* [What you should do]
Beginning at the line containing "power groups by" in the material below and ending at the line containing "(Power assumes the", return each line exactly and add nothing.

* [Input data]
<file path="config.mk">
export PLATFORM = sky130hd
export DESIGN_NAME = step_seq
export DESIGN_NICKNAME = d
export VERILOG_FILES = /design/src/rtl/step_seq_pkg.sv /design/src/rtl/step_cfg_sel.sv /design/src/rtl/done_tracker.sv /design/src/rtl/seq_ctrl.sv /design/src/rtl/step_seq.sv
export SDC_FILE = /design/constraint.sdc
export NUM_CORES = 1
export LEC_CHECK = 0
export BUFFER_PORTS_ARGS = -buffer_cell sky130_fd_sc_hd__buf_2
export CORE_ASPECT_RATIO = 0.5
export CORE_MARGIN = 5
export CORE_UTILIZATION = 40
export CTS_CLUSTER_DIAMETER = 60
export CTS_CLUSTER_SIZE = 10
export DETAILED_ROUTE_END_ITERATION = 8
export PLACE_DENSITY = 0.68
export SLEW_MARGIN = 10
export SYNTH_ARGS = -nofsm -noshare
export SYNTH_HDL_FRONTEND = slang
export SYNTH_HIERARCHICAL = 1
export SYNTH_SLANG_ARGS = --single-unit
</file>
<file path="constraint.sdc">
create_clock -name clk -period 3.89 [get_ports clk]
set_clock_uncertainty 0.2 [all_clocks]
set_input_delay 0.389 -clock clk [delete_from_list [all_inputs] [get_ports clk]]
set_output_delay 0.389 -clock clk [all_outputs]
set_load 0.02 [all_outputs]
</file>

* * *

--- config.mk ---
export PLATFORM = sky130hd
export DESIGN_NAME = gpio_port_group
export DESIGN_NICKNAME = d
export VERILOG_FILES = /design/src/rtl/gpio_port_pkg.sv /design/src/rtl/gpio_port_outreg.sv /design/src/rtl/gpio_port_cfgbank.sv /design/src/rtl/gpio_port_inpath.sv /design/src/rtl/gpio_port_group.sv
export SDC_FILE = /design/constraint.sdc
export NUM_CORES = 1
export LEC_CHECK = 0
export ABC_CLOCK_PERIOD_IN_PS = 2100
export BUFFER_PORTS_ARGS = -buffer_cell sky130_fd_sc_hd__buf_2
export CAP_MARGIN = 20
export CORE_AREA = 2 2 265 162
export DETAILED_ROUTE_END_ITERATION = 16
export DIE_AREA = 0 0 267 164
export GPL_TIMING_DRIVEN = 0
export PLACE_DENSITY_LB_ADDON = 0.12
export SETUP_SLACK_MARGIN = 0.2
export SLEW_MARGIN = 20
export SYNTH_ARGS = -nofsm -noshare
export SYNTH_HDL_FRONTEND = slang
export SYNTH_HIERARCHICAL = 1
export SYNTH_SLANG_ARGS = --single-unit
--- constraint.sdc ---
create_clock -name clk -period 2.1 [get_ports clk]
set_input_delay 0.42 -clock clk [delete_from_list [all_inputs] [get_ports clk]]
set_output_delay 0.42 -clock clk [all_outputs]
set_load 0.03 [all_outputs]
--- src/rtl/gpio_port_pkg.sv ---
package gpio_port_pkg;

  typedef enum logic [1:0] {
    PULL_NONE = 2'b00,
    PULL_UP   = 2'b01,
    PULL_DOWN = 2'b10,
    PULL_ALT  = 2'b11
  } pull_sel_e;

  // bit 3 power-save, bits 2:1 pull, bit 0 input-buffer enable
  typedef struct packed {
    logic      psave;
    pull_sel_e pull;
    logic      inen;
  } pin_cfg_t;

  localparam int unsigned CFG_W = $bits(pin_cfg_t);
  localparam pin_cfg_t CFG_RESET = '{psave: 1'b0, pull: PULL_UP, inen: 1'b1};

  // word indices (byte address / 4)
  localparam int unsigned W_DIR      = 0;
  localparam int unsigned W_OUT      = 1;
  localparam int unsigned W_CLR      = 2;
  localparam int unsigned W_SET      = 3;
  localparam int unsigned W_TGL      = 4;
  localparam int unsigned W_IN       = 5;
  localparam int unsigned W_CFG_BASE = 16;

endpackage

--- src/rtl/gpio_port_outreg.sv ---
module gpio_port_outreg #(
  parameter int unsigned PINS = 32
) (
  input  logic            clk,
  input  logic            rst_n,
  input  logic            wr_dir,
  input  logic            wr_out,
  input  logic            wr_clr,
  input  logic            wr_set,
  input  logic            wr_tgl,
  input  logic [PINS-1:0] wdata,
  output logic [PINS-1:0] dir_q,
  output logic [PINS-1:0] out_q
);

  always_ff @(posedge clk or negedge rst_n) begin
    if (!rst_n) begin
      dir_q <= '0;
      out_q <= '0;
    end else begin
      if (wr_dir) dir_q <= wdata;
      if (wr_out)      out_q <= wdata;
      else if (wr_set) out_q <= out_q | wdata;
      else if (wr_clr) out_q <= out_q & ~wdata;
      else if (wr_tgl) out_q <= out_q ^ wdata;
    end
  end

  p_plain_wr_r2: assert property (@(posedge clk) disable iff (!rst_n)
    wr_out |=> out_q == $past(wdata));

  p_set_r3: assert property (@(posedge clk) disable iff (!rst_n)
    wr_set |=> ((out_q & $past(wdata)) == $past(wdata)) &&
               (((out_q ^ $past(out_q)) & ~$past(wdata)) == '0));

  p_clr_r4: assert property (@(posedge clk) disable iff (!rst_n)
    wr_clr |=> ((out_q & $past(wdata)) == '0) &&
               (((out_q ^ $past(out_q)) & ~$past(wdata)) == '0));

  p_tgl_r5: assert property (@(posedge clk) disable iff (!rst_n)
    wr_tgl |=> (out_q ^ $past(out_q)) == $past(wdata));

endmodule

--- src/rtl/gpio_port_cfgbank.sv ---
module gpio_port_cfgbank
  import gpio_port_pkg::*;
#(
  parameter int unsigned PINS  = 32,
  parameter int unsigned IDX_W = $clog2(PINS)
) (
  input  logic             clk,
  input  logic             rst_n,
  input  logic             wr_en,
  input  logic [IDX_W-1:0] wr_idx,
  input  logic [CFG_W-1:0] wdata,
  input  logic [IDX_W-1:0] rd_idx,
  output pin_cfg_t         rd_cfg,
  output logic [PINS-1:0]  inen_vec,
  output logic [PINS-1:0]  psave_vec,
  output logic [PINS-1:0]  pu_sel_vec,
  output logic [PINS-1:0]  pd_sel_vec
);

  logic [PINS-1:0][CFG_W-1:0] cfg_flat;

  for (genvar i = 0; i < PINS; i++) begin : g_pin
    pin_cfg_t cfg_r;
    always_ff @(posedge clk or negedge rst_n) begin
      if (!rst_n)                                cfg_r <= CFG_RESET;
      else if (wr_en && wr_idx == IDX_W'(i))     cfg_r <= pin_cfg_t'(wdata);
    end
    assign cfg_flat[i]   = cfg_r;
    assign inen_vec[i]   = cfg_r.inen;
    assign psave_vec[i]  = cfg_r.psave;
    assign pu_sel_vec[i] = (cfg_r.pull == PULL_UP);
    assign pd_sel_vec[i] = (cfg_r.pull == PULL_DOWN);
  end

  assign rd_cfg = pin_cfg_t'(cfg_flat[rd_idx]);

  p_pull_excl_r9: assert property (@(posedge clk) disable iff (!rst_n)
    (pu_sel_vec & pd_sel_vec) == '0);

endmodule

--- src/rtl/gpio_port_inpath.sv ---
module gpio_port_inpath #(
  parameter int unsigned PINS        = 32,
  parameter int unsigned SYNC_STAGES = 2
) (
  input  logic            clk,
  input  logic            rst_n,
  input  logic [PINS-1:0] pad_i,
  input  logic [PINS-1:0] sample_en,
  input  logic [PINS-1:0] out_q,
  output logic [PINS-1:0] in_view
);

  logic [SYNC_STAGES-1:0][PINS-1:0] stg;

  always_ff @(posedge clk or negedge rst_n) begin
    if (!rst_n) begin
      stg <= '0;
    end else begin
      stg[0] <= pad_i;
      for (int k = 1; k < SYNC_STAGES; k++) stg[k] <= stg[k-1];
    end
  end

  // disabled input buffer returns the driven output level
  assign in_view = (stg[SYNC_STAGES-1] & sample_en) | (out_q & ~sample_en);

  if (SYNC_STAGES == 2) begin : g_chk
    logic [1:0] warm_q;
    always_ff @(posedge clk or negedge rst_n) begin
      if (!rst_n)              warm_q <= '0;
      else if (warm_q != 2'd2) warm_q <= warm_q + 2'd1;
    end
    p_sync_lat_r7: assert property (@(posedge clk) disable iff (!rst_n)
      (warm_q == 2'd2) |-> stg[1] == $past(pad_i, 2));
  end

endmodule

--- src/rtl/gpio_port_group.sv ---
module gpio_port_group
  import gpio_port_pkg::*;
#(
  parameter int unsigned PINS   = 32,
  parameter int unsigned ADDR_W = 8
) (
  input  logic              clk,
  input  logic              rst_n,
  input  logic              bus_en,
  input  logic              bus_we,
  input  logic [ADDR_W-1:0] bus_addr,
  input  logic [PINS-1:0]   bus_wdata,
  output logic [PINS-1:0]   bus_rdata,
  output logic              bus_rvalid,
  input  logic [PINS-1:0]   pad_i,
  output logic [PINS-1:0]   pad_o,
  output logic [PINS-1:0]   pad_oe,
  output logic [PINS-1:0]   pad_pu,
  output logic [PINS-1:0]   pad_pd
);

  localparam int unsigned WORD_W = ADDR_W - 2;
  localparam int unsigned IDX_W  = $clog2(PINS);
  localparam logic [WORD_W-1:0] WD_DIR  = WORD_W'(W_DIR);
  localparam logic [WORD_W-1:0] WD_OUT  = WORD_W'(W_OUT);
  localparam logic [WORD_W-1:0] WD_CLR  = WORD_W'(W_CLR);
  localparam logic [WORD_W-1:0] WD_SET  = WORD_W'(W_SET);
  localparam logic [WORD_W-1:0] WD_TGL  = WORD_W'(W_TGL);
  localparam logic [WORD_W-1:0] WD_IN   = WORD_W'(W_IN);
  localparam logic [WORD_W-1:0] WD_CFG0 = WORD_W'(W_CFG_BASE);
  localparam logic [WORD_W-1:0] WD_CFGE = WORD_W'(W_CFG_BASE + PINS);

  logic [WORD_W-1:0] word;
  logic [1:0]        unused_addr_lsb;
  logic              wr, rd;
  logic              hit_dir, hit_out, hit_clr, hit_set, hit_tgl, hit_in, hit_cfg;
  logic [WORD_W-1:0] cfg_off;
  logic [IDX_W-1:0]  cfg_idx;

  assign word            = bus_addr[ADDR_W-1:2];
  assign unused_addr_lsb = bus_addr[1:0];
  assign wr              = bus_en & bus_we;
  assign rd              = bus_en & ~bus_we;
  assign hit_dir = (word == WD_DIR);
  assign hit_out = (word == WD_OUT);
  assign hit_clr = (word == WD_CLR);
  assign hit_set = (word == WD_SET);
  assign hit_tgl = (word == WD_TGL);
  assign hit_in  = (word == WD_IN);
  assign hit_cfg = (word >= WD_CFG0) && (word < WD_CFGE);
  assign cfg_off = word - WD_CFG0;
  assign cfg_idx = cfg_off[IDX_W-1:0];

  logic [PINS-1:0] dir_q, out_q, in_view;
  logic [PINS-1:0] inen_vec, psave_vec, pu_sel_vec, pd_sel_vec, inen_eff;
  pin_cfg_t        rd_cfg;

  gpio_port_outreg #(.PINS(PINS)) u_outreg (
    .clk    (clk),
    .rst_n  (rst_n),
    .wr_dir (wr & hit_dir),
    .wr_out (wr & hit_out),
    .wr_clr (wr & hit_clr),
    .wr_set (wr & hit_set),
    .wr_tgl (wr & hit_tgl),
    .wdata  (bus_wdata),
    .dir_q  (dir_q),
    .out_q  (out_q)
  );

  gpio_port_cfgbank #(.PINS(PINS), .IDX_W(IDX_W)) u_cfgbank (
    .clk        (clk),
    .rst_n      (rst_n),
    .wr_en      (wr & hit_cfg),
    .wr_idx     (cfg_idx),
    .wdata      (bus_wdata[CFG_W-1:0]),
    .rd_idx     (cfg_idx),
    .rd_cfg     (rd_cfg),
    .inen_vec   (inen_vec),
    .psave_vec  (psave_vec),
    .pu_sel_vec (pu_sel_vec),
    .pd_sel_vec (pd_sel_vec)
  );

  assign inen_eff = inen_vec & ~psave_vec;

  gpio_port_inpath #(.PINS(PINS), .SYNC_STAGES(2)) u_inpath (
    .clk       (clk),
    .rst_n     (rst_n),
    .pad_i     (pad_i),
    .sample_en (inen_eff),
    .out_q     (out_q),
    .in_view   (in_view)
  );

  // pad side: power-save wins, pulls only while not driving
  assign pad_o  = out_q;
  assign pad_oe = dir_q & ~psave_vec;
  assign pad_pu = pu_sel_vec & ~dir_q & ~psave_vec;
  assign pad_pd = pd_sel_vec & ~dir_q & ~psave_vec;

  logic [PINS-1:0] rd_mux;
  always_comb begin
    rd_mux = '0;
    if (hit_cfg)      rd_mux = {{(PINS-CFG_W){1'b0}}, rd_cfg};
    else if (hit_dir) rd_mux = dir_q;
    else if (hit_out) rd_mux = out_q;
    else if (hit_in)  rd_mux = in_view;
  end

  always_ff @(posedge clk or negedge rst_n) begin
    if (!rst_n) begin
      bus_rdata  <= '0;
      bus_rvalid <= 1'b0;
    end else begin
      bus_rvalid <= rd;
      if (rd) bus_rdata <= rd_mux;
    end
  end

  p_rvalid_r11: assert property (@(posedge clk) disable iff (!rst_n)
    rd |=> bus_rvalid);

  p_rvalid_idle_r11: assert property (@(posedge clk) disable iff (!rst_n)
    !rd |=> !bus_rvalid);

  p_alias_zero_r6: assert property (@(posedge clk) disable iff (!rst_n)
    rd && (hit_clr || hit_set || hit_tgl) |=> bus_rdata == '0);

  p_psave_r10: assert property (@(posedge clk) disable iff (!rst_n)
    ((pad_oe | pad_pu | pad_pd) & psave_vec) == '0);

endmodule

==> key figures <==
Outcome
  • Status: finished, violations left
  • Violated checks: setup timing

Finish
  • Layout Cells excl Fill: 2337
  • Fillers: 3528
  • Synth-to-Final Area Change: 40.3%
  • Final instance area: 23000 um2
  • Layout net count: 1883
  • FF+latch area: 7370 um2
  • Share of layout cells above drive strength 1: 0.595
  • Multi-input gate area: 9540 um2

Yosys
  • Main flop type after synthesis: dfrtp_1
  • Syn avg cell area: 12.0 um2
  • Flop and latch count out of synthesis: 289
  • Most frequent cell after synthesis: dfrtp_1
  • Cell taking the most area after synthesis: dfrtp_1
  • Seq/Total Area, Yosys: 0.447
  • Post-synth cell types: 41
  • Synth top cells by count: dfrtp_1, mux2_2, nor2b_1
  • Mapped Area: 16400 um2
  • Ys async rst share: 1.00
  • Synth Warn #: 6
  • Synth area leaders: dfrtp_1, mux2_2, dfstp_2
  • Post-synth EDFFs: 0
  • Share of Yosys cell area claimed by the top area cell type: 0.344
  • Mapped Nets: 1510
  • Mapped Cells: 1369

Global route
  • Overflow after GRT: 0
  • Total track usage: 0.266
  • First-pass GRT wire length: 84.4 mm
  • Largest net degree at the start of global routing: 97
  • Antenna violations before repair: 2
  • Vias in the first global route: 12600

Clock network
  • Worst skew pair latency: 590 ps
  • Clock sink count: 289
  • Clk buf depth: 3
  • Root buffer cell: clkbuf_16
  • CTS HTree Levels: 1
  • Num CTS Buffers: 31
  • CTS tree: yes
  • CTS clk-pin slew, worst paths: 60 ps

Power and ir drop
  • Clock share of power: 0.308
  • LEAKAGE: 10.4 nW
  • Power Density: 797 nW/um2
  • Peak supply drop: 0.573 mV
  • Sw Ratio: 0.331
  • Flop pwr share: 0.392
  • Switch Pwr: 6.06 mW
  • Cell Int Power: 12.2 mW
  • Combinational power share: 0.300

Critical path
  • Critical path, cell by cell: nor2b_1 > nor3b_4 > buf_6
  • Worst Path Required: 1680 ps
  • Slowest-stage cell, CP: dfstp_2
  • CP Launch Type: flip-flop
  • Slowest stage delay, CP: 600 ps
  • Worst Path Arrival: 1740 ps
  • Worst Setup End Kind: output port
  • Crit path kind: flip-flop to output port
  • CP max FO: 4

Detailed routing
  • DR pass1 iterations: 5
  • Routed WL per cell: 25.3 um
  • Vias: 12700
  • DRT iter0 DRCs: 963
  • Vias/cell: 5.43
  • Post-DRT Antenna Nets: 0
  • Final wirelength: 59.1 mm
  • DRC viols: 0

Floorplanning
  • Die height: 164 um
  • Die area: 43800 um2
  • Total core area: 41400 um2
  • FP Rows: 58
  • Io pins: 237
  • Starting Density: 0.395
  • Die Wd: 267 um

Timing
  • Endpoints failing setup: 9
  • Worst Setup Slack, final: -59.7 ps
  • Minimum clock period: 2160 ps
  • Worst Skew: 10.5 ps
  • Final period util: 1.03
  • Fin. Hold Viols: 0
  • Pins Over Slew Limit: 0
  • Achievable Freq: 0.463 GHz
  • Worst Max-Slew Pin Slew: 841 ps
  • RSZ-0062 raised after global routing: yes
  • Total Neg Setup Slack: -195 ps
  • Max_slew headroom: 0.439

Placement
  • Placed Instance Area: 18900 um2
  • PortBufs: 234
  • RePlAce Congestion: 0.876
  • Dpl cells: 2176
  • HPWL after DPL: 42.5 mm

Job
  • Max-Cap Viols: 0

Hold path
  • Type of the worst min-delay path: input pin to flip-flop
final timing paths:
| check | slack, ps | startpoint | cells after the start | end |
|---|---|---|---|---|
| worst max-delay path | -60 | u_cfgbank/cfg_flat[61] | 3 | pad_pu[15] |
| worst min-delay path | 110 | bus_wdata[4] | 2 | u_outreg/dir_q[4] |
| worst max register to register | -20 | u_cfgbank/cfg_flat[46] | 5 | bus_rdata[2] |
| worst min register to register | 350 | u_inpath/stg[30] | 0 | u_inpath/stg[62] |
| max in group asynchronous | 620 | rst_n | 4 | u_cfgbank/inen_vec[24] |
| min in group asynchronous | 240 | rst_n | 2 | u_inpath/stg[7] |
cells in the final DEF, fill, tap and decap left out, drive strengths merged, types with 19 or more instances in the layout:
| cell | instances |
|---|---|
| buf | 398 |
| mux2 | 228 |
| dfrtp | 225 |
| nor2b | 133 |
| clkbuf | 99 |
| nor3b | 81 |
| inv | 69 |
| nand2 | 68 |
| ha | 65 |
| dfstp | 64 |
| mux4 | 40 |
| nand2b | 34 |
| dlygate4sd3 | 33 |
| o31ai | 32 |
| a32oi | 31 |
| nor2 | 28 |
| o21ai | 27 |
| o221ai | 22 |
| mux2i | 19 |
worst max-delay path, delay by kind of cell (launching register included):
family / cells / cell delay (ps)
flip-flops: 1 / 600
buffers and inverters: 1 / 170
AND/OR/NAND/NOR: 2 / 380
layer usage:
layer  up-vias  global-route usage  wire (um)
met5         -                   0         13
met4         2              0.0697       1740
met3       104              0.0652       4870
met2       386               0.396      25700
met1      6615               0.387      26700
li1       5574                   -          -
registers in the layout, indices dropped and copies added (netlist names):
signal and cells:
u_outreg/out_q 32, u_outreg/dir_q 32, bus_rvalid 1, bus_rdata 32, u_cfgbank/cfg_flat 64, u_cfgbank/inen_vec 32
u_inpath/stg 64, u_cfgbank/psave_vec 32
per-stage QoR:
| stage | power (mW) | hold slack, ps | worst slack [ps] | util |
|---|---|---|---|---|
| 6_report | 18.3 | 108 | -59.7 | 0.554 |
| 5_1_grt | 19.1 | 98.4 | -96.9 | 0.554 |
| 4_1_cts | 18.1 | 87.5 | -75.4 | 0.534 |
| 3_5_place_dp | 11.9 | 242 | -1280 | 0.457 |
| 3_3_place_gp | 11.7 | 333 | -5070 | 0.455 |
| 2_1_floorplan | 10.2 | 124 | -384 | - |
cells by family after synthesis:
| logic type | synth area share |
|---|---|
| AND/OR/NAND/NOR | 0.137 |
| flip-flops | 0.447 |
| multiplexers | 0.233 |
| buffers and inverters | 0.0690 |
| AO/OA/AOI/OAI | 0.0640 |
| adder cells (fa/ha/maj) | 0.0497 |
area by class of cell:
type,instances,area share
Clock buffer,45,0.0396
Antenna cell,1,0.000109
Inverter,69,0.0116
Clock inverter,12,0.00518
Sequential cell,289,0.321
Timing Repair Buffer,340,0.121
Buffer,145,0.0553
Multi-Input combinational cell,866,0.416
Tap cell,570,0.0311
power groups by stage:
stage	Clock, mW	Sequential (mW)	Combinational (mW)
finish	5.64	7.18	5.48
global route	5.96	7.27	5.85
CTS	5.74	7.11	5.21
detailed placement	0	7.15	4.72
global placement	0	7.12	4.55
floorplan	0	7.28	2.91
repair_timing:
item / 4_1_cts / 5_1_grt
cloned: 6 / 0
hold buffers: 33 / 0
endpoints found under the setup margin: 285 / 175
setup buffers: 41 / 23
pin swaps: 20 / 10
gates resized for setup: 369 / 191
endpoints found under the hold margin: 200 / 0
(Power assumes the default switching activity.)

...

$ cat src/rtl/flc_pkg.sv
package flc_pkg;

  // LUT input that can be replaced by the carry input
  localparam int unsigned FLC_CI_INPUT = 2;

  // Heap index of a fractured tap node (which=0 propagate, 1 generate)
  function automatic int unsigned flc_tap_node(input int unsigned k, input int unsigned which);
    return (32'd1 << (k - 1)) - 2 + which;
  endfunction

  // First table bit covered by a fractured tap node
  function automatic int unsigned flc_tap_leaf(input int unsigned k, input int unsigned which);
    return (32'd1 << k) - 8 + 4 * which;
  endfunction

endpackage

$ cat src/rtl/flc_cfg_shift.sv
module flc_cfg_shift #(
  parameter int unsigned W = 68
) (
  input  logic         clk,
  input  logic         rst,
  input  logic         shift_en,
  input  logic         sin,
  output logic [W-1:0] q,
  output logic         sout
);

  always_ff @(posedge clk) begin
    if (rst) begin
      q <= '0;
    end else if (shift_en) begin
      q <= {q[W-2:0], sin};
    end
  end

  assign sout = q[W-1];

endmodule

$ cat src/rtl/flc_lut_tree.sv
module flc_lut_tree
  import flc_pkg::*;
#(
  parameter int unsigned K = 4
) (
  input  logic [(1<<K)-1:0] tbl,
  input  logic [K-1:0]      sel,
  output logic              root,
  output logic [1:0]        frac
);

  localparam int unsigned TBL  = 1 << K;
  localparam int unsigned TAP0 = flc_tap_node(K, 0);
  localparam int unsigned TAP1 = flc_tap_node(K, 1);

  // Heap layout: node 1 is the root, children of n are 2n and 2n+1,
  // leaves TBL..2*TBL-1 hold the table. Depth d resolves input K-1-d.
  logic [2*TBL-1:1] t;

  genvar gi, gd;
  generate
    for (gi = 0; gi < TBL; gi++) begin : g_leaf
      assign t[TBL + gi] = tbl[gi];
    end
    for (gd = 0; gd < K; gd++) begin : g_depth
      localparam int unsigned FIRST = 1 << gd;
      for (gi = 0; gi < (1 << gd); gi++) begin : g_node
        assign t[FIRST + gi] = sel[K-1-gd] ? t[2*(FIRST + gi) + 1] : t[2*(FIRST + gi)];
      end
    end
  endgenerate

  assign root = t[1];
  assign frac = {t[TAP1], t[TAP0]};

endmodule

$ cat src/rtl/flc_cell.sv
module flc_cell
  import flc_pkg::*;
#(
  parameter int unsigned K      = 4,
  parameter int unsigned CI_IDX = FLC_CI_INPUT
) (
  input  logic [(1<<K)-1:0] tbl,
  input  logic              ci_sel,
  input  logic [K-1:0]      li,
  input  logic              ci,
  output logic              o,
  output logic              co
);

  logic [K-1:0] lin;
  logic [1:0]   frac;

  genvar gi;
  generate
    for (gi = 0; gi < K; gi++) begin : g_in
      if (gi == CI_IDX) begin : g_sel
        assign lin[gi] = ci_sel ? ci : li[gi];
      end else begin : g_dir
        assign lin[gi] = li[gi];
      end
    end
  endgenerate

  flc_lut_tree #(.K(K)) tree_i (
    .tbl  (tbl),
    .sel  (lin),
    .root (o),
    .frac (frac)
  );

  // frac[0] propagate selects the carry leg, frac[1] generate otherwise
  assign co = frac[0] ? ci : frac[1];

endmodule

* [Solved exercise]
power groups by stage:
stage	Clock, mW	Sequential (mW)	Combinational (mW)
finish	5.64	7.18	5.48
global route	5.96	7.27	5.85
CTS	5.74	7.11	5.21
detailed placement	0	7.15	4.72
global placement	0	7.12	4.55
floorplan	0	7.28	2.91
repair_timing:
item / 4_1_cts / 5_1_grt
cloned: 6 / 0
hold buffers: 33 / 0
endpoints found under the setup margin: 285 / 175
setup buffers: 41 / 23
pin swaps: 20 / 10
gates resized for setup: 369 / 191
endpoints found under the hold margin: 200 / 0
(Power assumes the default switching activity.)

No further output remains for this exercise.